Ich war permanent auf dem Holzweg. Vermutlich neidete ich den Jüngeren nur ihr längeres Leben und war deshalb immer so gemein zu ihnen. So ein Unsinn. Wenn ich unter meinen Radieschen fröhlich vor mich hinpfeife, weil ich es überstanden habe, wartet auf sie die Hölle: Sandstürme, Überschwemmungen, die Bienen sind tot, stattdessen überall Mücken, alle sind rechts, die Schrippen heißen Weckle. Ihre eigenen Muttis haben ihnen das eingebrockt, weil sie sie täglich mit dem SUV in den Kindergarten gekarrt haben. Was sie verdienen, ist mein Mitleid und meine Nachsicht.
Am nächsten Tag kann ich die neu erworbenen Soft-Skills gleich schon wieder anwenden: Ein älterer Hirni versteht die Kassenschlangenordnung bei Karstadt nicht und drängt sich vor. Selbstverständlich denke ich sofort, „du asoziale Drecksau“, und knirsche mit den Zähnen. Doch auf einmal schiebt sich erneut dieser rosafarbene Schleier vor mein Gemüt. Er hat das System halt nicht durchblickt. Kein Grund für mich zum Ausrasten. Und sowieso habe ich Zeit.
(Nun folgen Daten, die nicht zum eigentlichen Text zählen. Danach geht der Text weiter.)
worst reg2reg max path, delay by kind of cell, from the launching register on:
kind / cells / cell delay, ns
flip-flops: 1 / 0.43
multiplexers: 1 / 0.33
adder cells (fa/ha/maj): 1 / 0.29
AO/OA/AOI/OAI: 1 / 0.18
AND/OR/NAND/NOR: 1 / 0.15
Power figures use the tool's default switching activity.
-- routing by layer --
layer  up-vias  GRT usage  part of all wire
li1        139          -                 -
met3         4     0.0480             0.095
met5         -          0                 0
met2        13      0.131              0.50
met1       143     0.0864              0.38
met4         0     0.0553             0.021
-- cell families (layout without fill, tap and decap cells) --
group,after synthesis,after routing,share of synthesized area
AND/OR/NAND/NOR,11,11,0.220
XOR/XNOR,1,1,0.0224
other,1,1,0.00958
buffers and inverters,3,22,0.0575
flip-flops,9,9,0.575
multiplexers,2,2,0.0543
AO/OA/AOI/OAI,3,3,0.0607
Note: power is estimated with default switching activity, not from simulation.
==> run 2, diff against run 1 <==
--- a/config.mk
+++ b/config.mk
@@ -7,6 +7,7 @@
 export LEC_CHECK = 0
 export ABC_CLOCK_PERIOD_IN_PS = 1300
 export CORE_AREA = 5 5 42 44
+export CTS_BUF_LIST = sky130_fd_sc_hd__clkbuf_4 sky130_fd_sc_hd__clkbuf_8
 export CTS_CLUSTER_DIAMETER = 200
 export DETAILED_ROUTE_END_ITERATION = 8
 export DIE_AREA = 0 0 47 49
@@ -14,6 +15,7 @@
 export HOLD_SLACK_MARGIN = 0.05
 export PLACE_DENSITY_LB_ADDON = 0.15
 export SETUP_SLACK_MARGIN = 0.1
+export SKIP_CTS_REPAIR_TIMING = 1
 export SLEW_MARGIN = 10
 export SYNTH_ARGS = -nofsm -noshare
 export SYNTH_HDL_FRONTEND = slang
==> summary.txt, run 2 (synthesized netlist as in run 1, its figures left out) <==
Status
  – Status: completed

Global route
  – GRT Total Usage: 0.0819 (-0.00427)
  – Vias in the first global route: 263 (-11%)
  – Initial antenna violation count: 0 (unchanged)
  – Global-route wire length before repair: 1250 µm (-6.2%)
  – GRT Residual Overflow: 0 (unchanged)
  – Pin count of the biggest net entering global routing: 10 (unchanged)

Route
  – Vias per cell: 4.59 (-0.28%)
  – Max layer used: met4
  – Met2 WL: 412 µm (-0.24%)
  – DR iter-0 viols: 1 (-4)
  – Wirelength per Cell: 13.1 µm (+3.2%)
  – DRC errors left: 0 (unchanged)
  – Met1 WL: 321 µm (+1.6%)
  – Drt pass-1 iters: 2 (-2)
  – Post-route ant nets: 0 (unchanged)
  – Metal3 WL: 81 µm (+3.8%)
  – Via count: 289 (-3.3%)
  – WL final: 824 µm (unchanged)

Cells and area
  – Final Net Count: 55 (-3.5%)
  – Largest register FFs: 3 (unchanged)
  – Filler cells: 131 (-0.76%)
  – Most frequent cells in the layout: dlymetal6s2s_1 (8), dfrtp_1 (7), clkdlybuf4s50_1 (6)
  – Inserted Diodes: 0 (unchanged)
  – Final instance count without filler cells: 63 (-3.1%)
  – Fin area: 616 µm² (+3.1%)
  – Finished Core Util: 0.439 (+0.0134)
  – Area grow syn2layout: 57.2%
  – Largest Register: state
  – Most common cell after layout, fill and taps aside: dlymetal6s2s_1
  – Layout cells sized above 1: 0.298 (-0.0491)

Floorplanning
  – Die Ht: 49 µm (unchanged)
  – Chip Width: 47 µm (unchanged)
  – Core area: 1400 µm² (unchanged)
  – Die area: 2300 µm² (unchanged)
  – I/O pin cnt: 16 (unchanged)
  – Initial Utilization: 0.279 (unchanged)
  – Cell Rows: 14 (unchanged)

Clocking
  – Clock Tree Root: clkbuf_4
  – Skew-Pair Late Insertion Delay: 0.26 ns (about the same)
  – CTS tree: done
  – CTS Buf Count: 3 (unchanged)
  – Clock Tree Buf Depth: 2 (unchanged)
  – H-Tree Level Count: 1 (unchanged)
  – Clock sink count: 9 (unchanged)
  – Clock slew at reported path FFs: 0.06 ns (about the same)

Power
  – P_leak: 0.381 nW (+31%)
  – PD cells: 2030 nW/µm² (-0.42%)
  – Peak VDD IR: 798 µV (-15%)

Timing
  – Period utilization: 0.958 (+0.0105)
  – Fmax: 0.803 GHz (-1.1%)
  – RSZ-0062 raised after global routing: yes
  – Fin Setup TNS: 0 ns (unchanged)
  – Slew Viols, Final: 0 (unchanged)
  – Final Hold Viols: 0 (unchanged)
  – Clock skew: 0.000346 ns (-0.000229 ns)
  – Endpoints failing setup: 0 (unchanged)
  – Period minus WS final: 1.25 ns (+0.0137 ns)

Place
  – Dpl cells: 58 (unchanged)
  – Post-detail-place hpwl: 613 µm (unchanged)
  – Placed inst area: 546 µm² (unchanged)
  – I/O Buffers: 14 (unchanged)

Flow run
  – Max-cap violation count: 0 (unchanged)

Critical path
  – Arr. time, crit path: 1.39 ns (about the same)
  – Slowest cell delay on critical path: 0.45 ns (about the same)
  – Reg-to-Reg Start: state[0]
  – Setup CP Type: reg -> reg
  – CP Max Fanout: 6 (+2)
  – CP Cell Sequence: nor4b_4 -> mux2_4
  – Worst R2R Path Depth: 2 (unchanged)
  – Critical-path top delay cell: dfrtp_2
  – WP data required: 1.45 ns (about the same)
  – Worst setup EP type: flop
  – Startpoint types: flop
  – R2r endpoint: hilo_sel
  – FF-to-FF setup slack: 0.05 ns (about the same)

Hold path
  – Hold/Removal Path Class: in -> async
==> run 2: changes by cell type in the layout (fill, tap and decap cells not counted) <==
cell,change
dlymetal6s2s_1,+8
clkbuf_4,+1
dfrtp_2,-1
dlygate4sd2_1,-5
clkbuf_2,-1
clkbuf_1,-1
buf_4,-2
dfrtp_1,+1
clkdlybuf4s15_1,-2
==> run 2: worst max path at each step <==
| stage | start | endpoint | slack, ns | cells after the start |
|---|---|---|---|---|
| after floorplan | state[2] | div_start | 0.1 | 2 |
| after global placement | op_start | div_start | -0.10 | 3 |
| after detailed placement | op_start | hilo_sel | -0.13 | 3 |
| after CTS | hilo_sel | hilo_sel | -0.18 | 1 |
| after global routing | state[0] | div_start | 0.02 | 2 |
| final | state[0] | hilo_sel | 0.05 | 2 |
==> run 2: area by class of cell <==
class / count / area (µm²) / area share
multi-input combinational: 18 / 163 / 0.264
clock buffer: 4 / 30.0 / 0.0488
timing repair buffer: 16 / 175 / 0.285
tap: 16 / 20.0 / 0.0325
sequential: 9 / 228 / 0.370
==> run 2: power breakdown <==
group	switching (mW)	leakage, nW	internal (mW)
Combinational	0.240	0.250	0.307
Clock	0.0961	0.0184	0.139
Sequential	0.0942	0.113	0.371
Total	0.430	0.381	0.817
$ cat src/rtl/spm_feeder.sv
// spm_feeder: wakes the SPM, sends its header, streams samples and collects per-interval min/max results
module spm_feeder #(
  parameter logic [15:0] SYNC_WORD   = 16'hA5A5,
  parameter int          ACK_TIMEOUT = 15
) (
  input  logic        clk,
  input  logic        reset,
  input  logic        start,
  input  logic [31:0] cfg_total_samples,
  input  logic [31:0] cfg_samples_per_interval,
  input  logic [15:0] src_data,
  input  logic        src_valid,
  output logic        src_ready,
  output logic [15:0] spm_data_in,
  output logic        spm_data_in_available,
  input  logic        spm_data_in_ready,
  input  logic [15:0] spm_data_out,
  output logic        spm_data_out_available,
  input  logic        spm_data_out_ready,
  output logic [15:0] res_min,
  output logic [15:0] res_max,
  output logic [15:0] res_index,
  output logic        res_valid,
  output logic        busy,
  output logic        done,
  output logic        err
);
  typedef enum logic [3:0] {IDLE, WAKE, HDR_SEND, HDR_ACK, SRC_WAIT, S_SEND, S_ACK, COLLECT, ERROR} state_t;
  state_t state_q, state_d;
  logic [31:0] total_q, total_d, len_q, len_d, samp_q, samp_d, ivc_q, ivc_d;
  logic [15:0] sample_q, sample_d, min_q, min_d, max_q, max_d, idx_q, idx_d, icnt_q, icnt_d;
  logic [2:0]  hdr_q, hdr_d;
  logic [1:0]  col_q, col_d;
  logic [7:0]  tmo_q, tmo_d;
  logic        err_q, err_d;
  logic [15:0] hdr_word;
  logic        last, tmo_hit, total_done;
  assign hdr_word = hdr_q == 3'd0 ? SYNC_WORD : hdr_q == 3'd1 ? total_q[15:0] : hdr_q == 3'd2 ? total_q[31:16] :
                    hdr_q == 3'd3 ? len_q[15:0] : hdr_q == 3'd4 ? len_q[31:16] : 16'h0000;
  assign total_done = samp_q == total_q;
  assign last       = ivc_q == len_q || total_done;
  assign tmo_hit    = tmo_q + 8'd1 == 8'(ACK_TIMEOUT);
  // next-state and datapath updates for the handshake sequencer
  always_comb begin
    state_d = state_q; total_d = total_q; len_d = len_q; samp_d = samp_q; ivc_d = ivc_q;
    sample_d = sample_q; min_d = min_q; max_d = max_q; idx_d = idx_q; icnt_d = icnt_q;
    hdr_d = hdr_q; col_d = col_q; tmo_d = tmo_q; err_d = err_q;
    case (state_q)
      IDLE: if (start) begin
        total_d = cfg_total_samples;
        len_d   = (cfg_samples_per_interval != 0 && cfg_samples_per_interval <= cfg_total_samples) ?
                  cfg_samples_per_interval : cfg_total_samples;
        samp_d  = '0; ivc_d = '0; icnt_d = '0;
        err_d   = cfg_total_samples == 0;
        state_d = cfg_total_samples == 0 ? ERROR : WAKE;
      end
      WAKE: begin
        hdr_d   = '0;
        state_d = HDR_SEND;
      end
      HDR_SEND: begin
        tmo_d   = '0;
        state_d = HDR_ACK;
      end
      HDR_ACK: if (spm_data_in_ready) begin
        hdr_d   = hdr_q + 3'd1;
        state_d = hdr_q == 3'd5 ? SRC_WAIT : HDR_SEND;
      end else begin
        tmo_d   = tmo_q + 8'd1;
        err_d   = err_q | tmo_hit;
        state_d = tmo_hit ? ERROR : HDR_ACK;
      end
      SRC_WAIT: if (src_valid) begin
        sample_d = src_data;
        samp_d   = samp_q + 32'd1;
        ivc_d    = ivc_q + 32'd1;
        state_d  = S_SEND;
      end
      S_SEND: begin
        tmo_d   = '0;
        col_d   = '0;
        state_d = last ? COLLECT : S_ACK;
      end
      S_ACK: if (spm_data_in_ready) state_d = SRC_WAIT;
      else begin
        tmo_d   = tmo_q + 8'd1;
        err_d   = err_q | tmo_hit;
        state_d = tmo_hit ? ERROR : S_ACK;
      end
      COLLECT: if (col_q == 2'd2) begin
        icnt_d  = icnt_q + 16'd1;
        ivc_d   = '0;
        state_d = total_done ? IDLE : SRC_WAIT;
      end else if (spm_data_out_ready) begin
        col_d = col_q + 2'd1;
        tmo_d = '0;
        min_d = col_q == 2'd0 ? spm_data_out : min_q;
        max_d = col_q == 2'd1 ? spm_data_out : max_q;
        idx_d = col_q == 2'd1 ? icnt_q : idx_q;
      end else begin
        tmo_d   = tmo_q + 8'd1;
        err_d   = err_q | tmo_hit;
        state_d = tmo_hit ? ERROR : COLLECT;
      end
      default: state_d = ERROR;
    endcase
  end
  // state and datapath registers with synchronous reset
  always_ff @(posedge clk) begin
    if (reset) begin
      state_q <= IDLE; total_q <= '0; len_q <= '0; samp_q <= '0; ivc_q <= '0;
      sample_q <= '0; min_q <= '0; max_q <= '0; idx_q <= '0; icnt_q <= '0;
      hdr_q <= '0; col_q <= '0; tmo_q <= '0; err_q <= 1'b0;
    end else begin
      state_q <= state_d; total_q <= total_d; len_q <= len_d; samp_q <= samp_d; ivc_q <= ivc_d;
      sample_q <= sample_d; min_q <= min_d; max_q <= max_d; idx_q <= idx_d; icnt_q <= icnt_d;
      hdr_q <= hdr_d; col_q <= col_d; tmo_q <= tmo_d; err_q <= err_d;
    end
  end
  assign spm_data_in_available  = state_q == WAKE || state_q == HDR_SEND || state_q == S_SEND;
  assign spm_data_in            = state_q == WAKE ? SYNC_WORD : state_q == HDR_SEND ? hdr_word :
                                  state_q == S_SEND ? sample_q : 16'h0000;
  assign src_ready              = state_q == SRC_WAIT;
  assign spm_data_out_available = state_q == COLLECT;
  assign res_valid              = state_q == COLLECT && col_q == 2'd2;
  assign done                   = res_valid && total_done;
  assign busy                   = state_q != IDLE && state_q != ERROR;
  assign err                    = err_q;
  assign res_min                = min_q;
  assign res_max                = max_q;
  assign res_index              = idx_q;
endmodule
File: src/rtl/mp_carry_chain.sv
// Carry-propagation stage for one schoolbook row: adds the inter-limb carry to each
// 128-bit product, emits 64-bit result limbs plus a final carry limb through an output FIFO.
module mp_carry_chain #(
    parameter int FIFO_DEPTH = 4,
    parameter int IDX_W      = 8
) (
    input  logic             clk,
    input  logic             rst_n,
    input  logic             in_valid,
    output logic             in_ready,
    input  logic [127:0]     in_p,
    input  logic             in_first,
    input  logic             in_last,
    output logic             out_valid,
    input  logic             out_ready,
    output logic [63:0]      out_limb,
    output logic [IDX_W-1:0] out_idx,
    output logic             out_last,
    output logic             ovf,
    output logic             err
);

    localparam int PTR_W = (FIFO_DEPTH > 1) ? $clog2(FIFO_DEPTH) : 1;
    localparam int ENT_W = 64 + IDX_W + 1;

    localparam logic [1:0] S_IDLE  = 2'd0;
    localparam logic [1:0] S_RUN   = 2'd1;
    localparam logic [1:0] S_FLUSH = 2'd2;

    logic [1:0]       state_q, state_d;
    logic [64:0]      c_q, c_d;
    logic [IDX_W-1:0] idx_q, idx_d;
    logic             ovf_q, ovf_d;
    logic             err_q, err_d;

    logic [ENT_W-1:0] mem_q [FIFO_DEPTH];
    logic [PTR_W-1:0] wr_ptr_q, rd_ptr_q;
    logic [PTR_W:0]   count_q;

    logic             fifo_full;
    logic             accept;
    logic             fresh;
    logic [64:0]      c_eff;
    logic [IDX_W-1:0] idx_eff;
    logic [128:0]     sum;
    logic             flush_push;
    logic             push;
    logic             pop;
    logic [ENT_W-1:0] push_data;

    assign fifo_full = (count_q == (PTR_W + 1)'(FIFO_DEPTH));
    assign in_ready  = (state_q != S_FLUSH) && !fifo_full;
    assign accept    = in_valid && in_ready;
    assign pop       = (count_q != '0) && out_ready;

    // A first beat, or any beat arriving while idle, starts from a clean carry and index.
    assign fresh   = in_first || (state_q == S_IDLE);
    assign c_eff   = fresh ? 65'd0 : c_q;
    assign idx_eff = fresh ? '0 : idx_q;
    assign sum     = {1'b0, in_p} + {64'd0, c_eff};

    assign flush_push = (state_q == S_FLUSH) && !fifo_full;
    assign push       = accept || flush_push;

    always_comb begin
        // NOTE: every combinational output gets a default first so no path leaves it unassigned (no latch).
        state_d   = state_q;
        c_d       = c_q;
        idx_d     = idx_q;
        ovf_d     = ovf_q;
        err_d     = err_q;
        push_data = '0;
        if (accept) begin
            push_data = {sum[63:0], idx_eff, 1'b0};
            c_d       = sum[128:64];
            idx_d     = idx_eff + IDX_W'(1);
            state_d   = in_last ? S_FLUSH : S_RUN;
            if (in_first && (state_q == S_RUN)) begin
                err_d = 1'b1;
            end
        end else if (flush_push) begin
            push_data = {c_q[63:0], idx_q, 1'b1};
            ovf_d     = ovf_q | c_q[64];
            c_d       = '0;
            idx_d     = '0;
            state_d   = S_IDLE;
        end
    end

    // NOTE: sequential state uses non-blocking assignments so all registers update together at the edge.
    always_ff @(posedge clk or negedge rst_n) begin
        if (!rst_n) begin
            state_q <= S_IDLE;
            c_q     <= '0;
            idx_q   <= '0;
            ovf_q   <= 1'b0;
            err_q   <= 1'b0;
        end else begin
            state_q <= state_d;
            c_q     <= c_d;
            idx_q   <= idx_d;
            ovf_q   <= ovf_d;
            err_q   <= err_d;
        end
    end

    // NOTE: the storage array is reset as well, because out_limb/out_idx/out_last must read zero out of reset.
    always_ff @(posedge clk or negedge rst_n) begin
        if (!rst_n) begin
            for (int i = 0; i < FIFO_DEPTH; i++) begin
                mem_q[i] <= '0;
            end
            wr_ptr_q <= '0;
            rd_ptr_q <= '0;
            count_q  <= '0;
        end else begin
            if (push) begin
                mem_q[wr_ptr_q] <= push_data;
                wr_ptr_q        <= wr_ptr_q + PTR_W'(1);
            end
            if (pop) begin
                rd_ptr_q <= rd_ptr_q + PTR_W'(1);
            end
            case ({push, pop})
                2'b10:   count_q <= count_q + (PTR_W + 1)'(1);
                2'b01:   count_q <= count_q - (PTR_W + 1)'(1);
                default: count_q <= count_q;
            endcase
        end
    end

    assign out_valid                      = (count_q != '0);
    assign {out_limb, out_idx, out_last}  = mem_q[rd_ptr_q];
    assign ovf                            = ovf_q;
    assign err                            = err_q;

endmodule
Da passiert etwas Wunderschönes. Nachdem der Vollpfosten bezahlt hat, dreht er sich um, sieht mich und erschrickt: „Hab ich mich jetzt vorgedrängt? Verzeihen Sie. Sie sind jetzt böse, stimmt’s?“ Es ist als hätte ich Güte gesät und Harmonie geerntet. Ich beschwichtige ihn mit sanften Worten: Ich sei nicht böse, keinesfalls, jedenfalls schon längst nicht mehr, das sei doch nicht weiter schlimm, er, der Asi, habe es ja nicht böse gemeint, das sei hier ja auch alles nicht leicht, für niemanden, alles gut.
Wir sind in dem Moment beide den Tränen nah. Uns umspült ein warmes Schaumbad der Nähe, des Erkennens und der tiefen Menschlichkeit. „Das ist fast wie Sex“, denke ich unwillkürlich. Denn darin liegt das Geheimnis der Zufriedenheit und des Wohlbefindens: einfach immer nur scheißnett zu dem Gesindel zu sein. Auch zu Nazis. Gerade zu Nazis und besonders am achten Mai. Ein Lächeln kostet so wenig und der freundlich dahingeworfene Satz, „bestimmt gewinnt ihr dafür den nächsten Krieg“, kann ein vergnügtes Strahlen in so manches verhärmte Gesicht zaubern. Und dann wird sie derselbe Sinneswandel ereilen, den ich nun bereits hinter mir habe.